Population pharmacokinetics in phase I drug development: a phase I study of PK1 in patients with solid tumours.

Doxorubicin pharmacokinetics were determined in 33 patients with solid tumours who received intravenous doses of 20-320 mg m(-2) HPMA copolymer bound doxorubicin (PK1) in a phase I study. Since assay constraints limited the data at lower doses, conventional analysis was not feasible and a 'population approach' was used. Bound concentrations were best described by a biexponential model and further analyses revealed a small influence of dose or weight on V1 but no identifiable effects of age, body surface area, renal or hepatic function. The final model was: clearance (Q) 0.194 I h(-1); central compartment volume (V1) 4.48 x (1+0.00074 x dose (mg)) I; peripheral compartment volume (V2) 7.94 I; intercompartmental clearance 0.685 I h(-1). Distribution and elimination half-lives had median estimates of 2.7 h and 49 h respectively.
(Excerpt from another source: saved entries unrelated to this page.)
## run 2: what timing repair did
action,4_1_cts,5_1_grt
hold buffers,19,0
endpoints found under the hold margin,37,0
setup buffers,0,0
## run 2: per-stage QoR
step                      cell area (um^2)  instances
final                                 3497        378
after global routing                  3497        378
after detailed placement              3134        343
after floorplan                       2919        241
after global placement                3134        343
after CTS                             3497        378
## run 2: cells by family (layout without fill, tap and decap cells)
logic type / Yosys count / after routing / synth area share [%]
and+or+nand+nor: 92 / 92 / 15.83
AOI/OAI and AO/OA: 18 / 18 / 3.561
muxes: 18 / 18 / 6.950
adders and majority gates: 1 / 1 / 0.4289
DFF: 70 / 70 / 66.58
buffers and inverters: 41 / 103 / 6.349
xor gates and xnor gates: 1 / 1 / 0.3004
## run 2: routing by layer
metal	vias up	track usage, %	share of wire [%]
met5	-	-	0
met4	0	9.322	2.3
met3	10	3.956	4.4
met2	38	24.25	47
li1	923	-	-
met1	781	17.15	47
==> src/rtl/alu_cmd_issuer.sv <==
// Command issuer for the ALU operand/result interface: one command in flight,
// fixed-latency result capture, valid/ready response. Optional ALU_SELFCHECK_EN.
module alu_cmd_issuer #(
    parameter int unsigned SIZE  = 32,
    parameter int unsigned LAT   = 1,
    parameter int unsigned CNT_W = 16
) (
    input  logic            clk,
    input  logic            rst,
    input  logic            cmd_valid,
    output logic            cmd_ready,
    input  logic [SIZE-1:0] cmd_a,
    input  logic [SIZE-1:0] cmd_b,
    input  logic [2:0]      cmd_op,
    output logic [SIZE-1:0] alu_a,
    output logic [SIZE-1:0] alu_b,
    output logic [2:0]      alu_opcode,
    input  logic [SIZE-1:0] alu_res,
    input  logic            alu_carry,
    input  logic            alu_overflow,
    input  logic            alu_zero,
`ifdef ALU_SELFCHECK_EN
    input  logic [SIZE-1:0] ref_res,
    input  logic            ref_carry,
    output logic [CNT_W-1:0] mismatch_cnt,
`endif
    output logic            rsp_valid,
    input  logic            rsp_ready,
    output logic [SIZE-1:0] rsp_res,
    output logic [3:0]      rsp_flags,
    output logic            busy
);

    typedef enum logic [1:0] {IDLE, WAIT, RESP} state_t;

    localparam logic [3:0] LAT_C = 4'(LAT);

    if (LAT < 1 || LAT > 15) begin : g_bad_lat
        $error("alu_cmd_issuer: LAT must be in 1..15");
    end
    if (CNT_W < 1) begin : g_bad_cnt_w
        $error("alu_cmd_issuer: CNT_W must be at least 1");
    end

    state_t     state, state_n;
    logic [3:0] cnt;
    logic       op_legal;
    logic       accept_legal;
    logic       accept_illegal;
    logic       capture;

    always_ff @(posedge clk or posedge rst) begin
        if (rst) state <= IDLE;
        else     state <= state_n;
    end

    always_comb begin
        state_n        = state;
        cmd_ready      = 1'b0;
        rsp_valid      = 1'b0;
        accept_legal   = 1'b0;
        accept_illegal = 1'b0;
        capture        = 1'b0;
        op_legal       = (cmd_op != 3'd2) && (cmd_op != 3'd7);
        case (state)
            IDLE: begin
                cmd_ready = ~rst;
                if (cmd_valid && !rst) begin
                    accept_legal   = op_legal;
                    accept_illegal = ~op_legal;
                    state_n        = op_legal ? WAIT : RESP;
                end
            end
            WAIT: begin
                if (cnt == 4'd1) begin
                    capture = 1'b1;
                    state_n = RESP;
                end
            end
            RESP: begin
                rsp_valid = 1'b1;
                if (rsp_ready) state_n = IDLE;
            end
            default: state_n = IDLE;
        endcase
    end

    assign busy = (state != IDLE);

    // alu_* only change on a legal accept, so the ALU never sees a partial command
    always_ff @(posedge clk or posedge rst) begin
        if (rst) begin
            alu_a      <= '0;
            alu_b      <= '0;
            alu_opcode <= '0;
            cnt        <= '0;
            rsp_res    <= '0;
            rsp_flags  <= '0;
        end else begin
            if (accept_legal) begin
                alu_a      <= cmd_a;
                alu_b      <= cmd_b;
                alu_opcode <= cmd_op;
                cnt        <= LAT_C;
            end else if (state == WAIT) begin
                cnt <= cnt - 4'd1;
            end
            if (accept_illegal) begin
                rsp_res   <= '0;
                rsp_flags <= 4'b1000;
            end else if (capture) begin
                rsp_res   <= alu_res;
                rsp_flags <= {1'b0, alu_carry, alu_overflow, alu_zero};
            end
        end
    end

`ifdef ALU_SELFCHECK_EN
    always_ff @(posedge clk or posedge rst) begin
        if (rst) begin
            mismatch_cnt <= '0;
        end else if (capture && ((alu_res != ref_res) || (alu_carry != ref_carry))) begin
            if (mismatch_cnt != '1) mismatch_cnt <= mismatch_cnt + 1'b1;
        end
    end
`endif

endmodule
## src/rtl/bram_pkg.sv

```systemverilog
// bram_pkg: shared constants and types for the dual-port round-robin BRAM arbiter.
package bram_pkg;
  localparam int BRAM_ADDR_W = 11;
  localparam int BRAM_DATA_W = 16;
  localparam int BRAM_DEPTH = 2048;
  localparam logic PORT_A = 1'b0;
  localparam logic PORT_B = 1'b1;
  typedef struct packed {
    logic vld;
    logic id;
  } rd_tag_t;
endpackage

```

## src/rtl/rr_arb2.sv

```systemverilog
// rr_arb2: two-input round-robin arbiter; the pointer names the port favoured on contention.
import bram_pkg::*;

module rr_arb2 (
  input  logic       clk,
  input  logic       rst,
  input  logic [1:0] req_i,
  output logic [1:0] gnt_o
);
  logic ptr_q, ptr_d;
  always_comb begin
    gnt_o[0] = req_i[0] & (~req_i[1] | (ptr_q == PORT_A));
    gnt_o[1] = req_i[1] & (~req_i[0] | (ptr_q == PORT_B));
    ptr_d = gnt_o[0] ? PORT_B : gnt_o[1] ? PORT_A : ptr_q;
  end
  always_ff @(posedge clk) ptr_q <= rst ? PORT_A : ptr_d;
endmodule

```

## src/rtl/bram_rr_arbiter.sv

```systemverilog
// bram_rr_arbiter: two requesters sharing one single-port BRAM with round-robin grants.
// Define BRAM_ARB_STATS_EN to add saturating per-port grant counters.
import bram_pkg::*;

module bram_rr_arbiter #(
  parameter int ADDR_W = BRAM_ADDR_W,
  parameter int DATA_W = BRAM_DATA_W
) (
  input  logic              clk,
  input  logic              rst,
  input  logic              a_valid,
  output logic              a_ready,
  input  logic              a_we,
  input  logic [ADDR_W-1:0] a_addr,
  input  logic [DATA_W-1:0] a_wdata,
  output logic              a_rvalid,
  output logic [DATA_W-1:0] a_rdata,
  input  logic              b_valid,
  output logic              b_ready,
  input  logic              b_we,
  input  logic [ADDR_W-1:0] b_addr,
  input  logic [DATA_W-1:0] b_wdata,
  output logic              b_rvalid,
  output logic [DATA_W-1:0] b_rdata,
`ifdef BRAM_ARB_STATS_EN
  output logic [15:0]       a_grant_cnt,
  output logic [15:0]       b_grant_cnt,
`endif
  output logic              mem_we,
  output logic [ADDR_W-1:0] mem_addr,
  output logic [DATA_W-1:0] mem_din,
  input  logic [DATA_W-1:0] mem_dout
);
  logic [1:0] gnt;
  logic [ADDR_W-1:0] addr_q;
  logic [DATA_W-1:0] din_q, a_rdata_q, b_rdata_q;
  rd_tag_t tag_q, tag_d;
  rr_arb2 u_arb (
    .clk   (clk),
    .rst   (rst),
    .req_i ({b_valid, a_valid}),
    .gnt_o (gnt)
  );
  // Idle cycles keep the RAM address/data bus steady and never write.
  always_comb begin
    a_ready = gnt[0];
    b_ready = gnt[1];
    mem_we = gnt[0] ? a_we : gnt[1] ? b_we : 1'b0;
    mem_addr = gnt[0] ? a_addr : gnt[1] ? b_addr : addr_q;
    mem_din = gnt[0] ? a_wdata : gnt[1] ? b_wdata : din_q;
    tag_d.vld = (gnt[0] & ~a_we) | (gnt[1] & ~b_we);
    tag_d.id = gnt[1] ? PORT_B : PORT_A;
    a_rvalid = tag_q.vld & (tag_q.id == PORT_A) & ~rst;
    b_rvalid = tag_q.vld & (tag_q.id == PORT_B) & ~rst;
    a_rdata = a_rvalid ? mem_dout : a_rdata_q;
    b_rdata = b_rvalid ? mem_dout : b_rdata_q;
  end
  always_ff @(posedge clk) begin
    if (rst) begin
      tag_q <= '0;
      addr_q <= '0;
      din_q <= '0;
      a_rdata_q <= '0;
      b_rdata_q <= '0;
    end else begin
      tag_q <= tag_d;
      addr_q <= mem_addr;
      din_q <= mem_din;
      a_rdata_q <= a_rdata;
      b_rdata_q <= b_rdata;
    end
  end
`ifdef BRAM_ARB_STATS_EN
  always_ff @(posedge clk) begin
    if (rst) begin
      a_grant_cnt <= '0;
      b_grant_cnt <= '0;
    end else begin
      a_grant_cnt <= (gnt[0] && a_grant_cnt != 16'hFFFF) ? a_grant_cnt + 16'd1 : a_grant_cnt;
      b_grant_cnt <= (gnt[1] && b_grant_cnt != 16'hFFFF) ? b_grant_cnt + 16'd1 : b_grant_cnt;
    end
  end
`endif
endmodule

```

## config.mk

```make
export PLATFORM = sky130hd
export DESIGN_NAME = bram_rr_arbiter
export DESIGN_NICKNAME = d
export VERILOG_FILES = /design/src/rtl/bram_pkg.sv /design/src/rtl/rr_arb2.sv /design/src/rtl/bram_rr_arbiter.sv
export SDC_FILE = /design/constraint.sdc
export NUM_CORES = 1
export LEC_CHECK = 0
export CAP_MARGIN = 5
export CORE_UTILIZATION = 42
export DETAILED_ROUTE_END_ITERATION = 6
export PLACE_DENSITY = 0.9
export SLEW_MARGIN = 20
export SYNTH_ARGS = -nofsm -noshare
export SYNTH_HDL_FRONTEND = slang
export SYNTH_HIERARCHICAL = 1
export SYNTH_SLANG_ARGS = --single-unit
```

## constraint.sdc

```tcl
create_clock -name clk -period 2 [get_ports clk]
set_input_delay 0.3 -clock clk [delete_from_list [all_inputs] [get_ports clk]]
set_output_delay 0.3 -clock clk [all_outputs]
set_load 0.01 [all_outputs]
```

==> results.sh <==
export IMPL_synthMuxAreaShare=0.1273
export IMPL_ant_nets=0
export IMPL_place_congestion=0.7746
export IMPL_wl_per_cell_microns=22.07
export IMPL_cts_tree="yes"
export IMPL_synthToLayoutAreaGrowth_pct=95.19
export IMPL_cp_data_arrival_time_ns=1.91
export IMPL_synthCells=373
export IMPL_antenna_found_initial=0
export IMPL_tns_ns=-2.409
export IMPL_outcome="finished with violations"
export IMPL_seq_area_frac_synth=0.4008
export IMPL_violations="setup timing"
export IMPL_cellPowerDensity_nw_per_um2=635.5
export IMPL_grt_pass1_vias=3849
export IMPL_fin_crit_sh=1.103
export IMPL_insertion_delay_ns=0.34
export IMPL_route_detailed_drc=0
export IMPL_io_buffers=139
export IMPL_synth_simple_gate_area_frac=0.3002
export IMPL_die_w_microns=87.87
export IMPL_grt_overflow=0
export IMPL_grt_total_usage=0.3297
export IMPL_final_layout_size_suffix_gt1_frac=0.4465
export IMPL_synth_area_sq_um=3097
export IMPL_setup_worst_path_start_class="flip-flop"
export IMPL_max_cap_violations=0
export IMPL_ys_types=24
export IMPL_dp_hpwl_microns=6517
export IMPL_min_period_ns=2.205
export IMPL_required_ns=1.70
export IMPL_num_io_pins=140
export IMPL_tightest_slew_ns=0.6238
export IMPL_multi_input_area_sq_um=2261
export IMPL_peakVddDrop_mv=0.4595
export IMPL_core_sq_um=6944
export IMPL_setup_viol=29
export IMPL_numCtsBuffers=9
export IMPL_synth_area_per_cell_sq_um=8.302
export IMPL_crit_type="reg -> out"
export IMPL_relSlewSlack=0.5842
export IMPL_cts_root_buf="clkbuf_8"
export IMPL_crit_fanout=8
export IMPL_synth_compound_area_share=0.1244
export IMPL_via_per_inst=5.677
export IMPL_dp_slack_ns=-0.5327
export IMPL_clk_path_buf_depth=2
export IMPL_grt_max_degree=37
export IMPL_synth_fa_ha_area_frac=0
export IMPL_clk_pin_slew_ns=0.07
export IMPL_clock_sinks=62
export IMPL_utilization=0.8705
export IMPL_fillCellCount=301
export IMPL_drt_iter0_drc=195
export IMPL_power_leakage_nw=2.613
export IMPL_num_antenna_cells=0
export IMPL_end_kind="output port"
export IMPL_hold_violations=0
export IMPL_synthesis_nets=449
export IMPL_die_area_sq_um=7720
export IMPL_wl_microns=15120
export IMPL_initial_core_util=0.4459
export IMPL_route_vias_total=3889
export IMPL_slew_viol_final=0
export IMPL_ys_ff_latch=62
export IMPL_dr_pass1_iters=5
export IMPL_htree_levels=3
export IMPL_rows=30
export IMPL_hold_path_class="reg -> reg"
export IMPL_die_h_microns=87.87
export IMPL_yosysWarnings=6
export IMPL_grt_pass1_wl_microns=18940
export IMPL_fin_worst_skew_ns=0.008400
export IMPL_synth_top_family_by_area="simple AND/OR/NAND/NOR gates"
export IMPL_synthXorXnorAreaFrac=0
export IMPL_rsz0062_at_grt="yes"
export IMPL_worst_slack_ns=-0.2054
export IMPL_max_freq_ghz=0.4534
export IMPL_seqCellArea_sq_um=1246
export IMPL_nets=660
==> layer usage <==
| layer | vias up | part of all wire | track usage |
|---|---|---|---|
| li1 | 1666 | - | - |
| met1 | 1836 | 0.35 | 0.3506 |
| met2 | 303 | 0.51 | 0.5736 |
| met3 | 84 | 0.090 | 0.1103 |
| met4 | 0 | 0.059 | 0.1833 |
| met5 | - | 0 | 0 |
==> cell usage in the layout, fill, tap and decap left out, types with 5 or more instances in the layout <==
master           count
buf_16               6
dfxtp_1             60
nor3_1              26
clkdlybuf4s50_1     73
nor2_1              24
a211oi_4            20
buf_6               28
dlygate4sd2_1       17
buf_2               28
a211oi_2             7
mux2_4              16
nor2b_1             15
nor2b_4             13
nand2_1             67
buf_4               60
buf_12               5
clkbuf_8            10
a21oi_1             34
mux2_2              16
nor2b_2             28
==> power breakdown <==
part	switching, mW	internal, mW
Clock	0.517	0.734
Combinational	0.584	0.676
Sequential	0.0284	1.30
==> path summary, 6_finish.rpt <==
kind | slack [ns] | to | startpoint | cells after the start
setup / recovery | -0.21 | mem_addr[1] | u_arb/ptr_q$_SDFFE_PP0P_ | 7
hold / removal | 0.46 | b_rdata_q[13]$_SDFF_PP0_ | b_rdata_q[13]$_SDFF_PP0_ | 2
setup reg to reg | -0.05 | din_q[13]$_SDFF_PP0_ | u_arb/ptr_q$_SDFFE_PP0P_ | 12
hold reg to reg | 0.46 | b_rdata_q[13]$_SDFF_PP0_ | b_rdata_q[13]$_SDFF_PP0_ | 2
==> layout make-up <==
cell class	instances	share of cell area
Clock buffer	12	0.02401
Clock inverter	4	0.01159
Inverter	1	0.0006210
Multi-Input combinational cell	283	0.3740
Sequential cell	62	0.2062
Tap cell	96	0.01987
Timing Repair Buffer	227	0.3637
==> Yosys cell counts, drive strengths merged <==
cell type / number / share of area
nand2: 67 / 0.081
dfxtp: 62 / 0.40
nor2b: 56 / 0.11
a21oi: 34 / 0.055
mux2: 32 / 0.13
a211oi: 27 / 0.065
nor2: 27 / 0.033
nor3: 27 / 0.044
clkbuf: 17 / 0.022
buf: 12 / 0.024
nand2b: 4 / 0.011
and2: 2 / 0.0040
a21boi: 1 / 0.0024
inv: 1 / 0.0012
nand3b: 1 / 0.0065
nor3b: 1 / 0.0061
o21ai: 1 / 0.0016
or2b: 1 / 0.0024
==> registers in the layout, summed over array words and instances, names as in the netlist <==
register / count
b_rdata_q: 16
din_q: 16
tag_q: 2
u_arb/ptr_q: 1
a_rdata_q: 16
addr_q: 11
==> what timing repair did <==
action / CTS / global route
hold buffers: 0 / 0
gates resized for setup: 281 / 78
gates cloned: 8 / 4
pin swaps: 36 / 21
setup endpoints to repair: 63 / 47
setup buffers: 30 / 6
==> worst max-delay path, stage by stage (launching register included) <==
cell and delay [ns]:
dfxtp_2 0.33, nand2b_4 0.14, and2_4 0.17, buf_8 0.14, buf_16 0.16, a211oi_4 0.33, nor2_1 0.12, buf_2 0.17
==> logic make-up after synthesis <==
logic type,count (synthesis)
mux,32
simple gates,186
flops,62
buf+inv,30
compound gates,63
==> stage by stage <==
step	hold WS, ns	area [sq um]	cells	power (mW)
CTS	0.4522	5648	676	3.571
global placement	0.4381	4846	622	2.175
detailed placement	0.4428	4846	622	2.202
global route	0.4739	6045	685	3.948
floorplan	0.3691	3097	373	1.705
finish	0.4570	6045	685	3.841
Note: power is estimated with default switching activity, not from simulation.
Free doxorubicin was present at most sampling times with concentrations around 1000 times lower than bound doxorubicin values. Data were best described using a biexponential model and the following parameters were estimated: apparent clearance 180 I h-(-1); apparent V1 (I) 1450 x (1+0.0013 x dose (mg)), apparent V2 (I) 21 300 x (1-0.0013 x dose (mg)) x (1+2.95 x height (m)) and apparent Q 6950 I h(-1). Distribution and elimination half-lives were 0.13 h and 85 h respectively.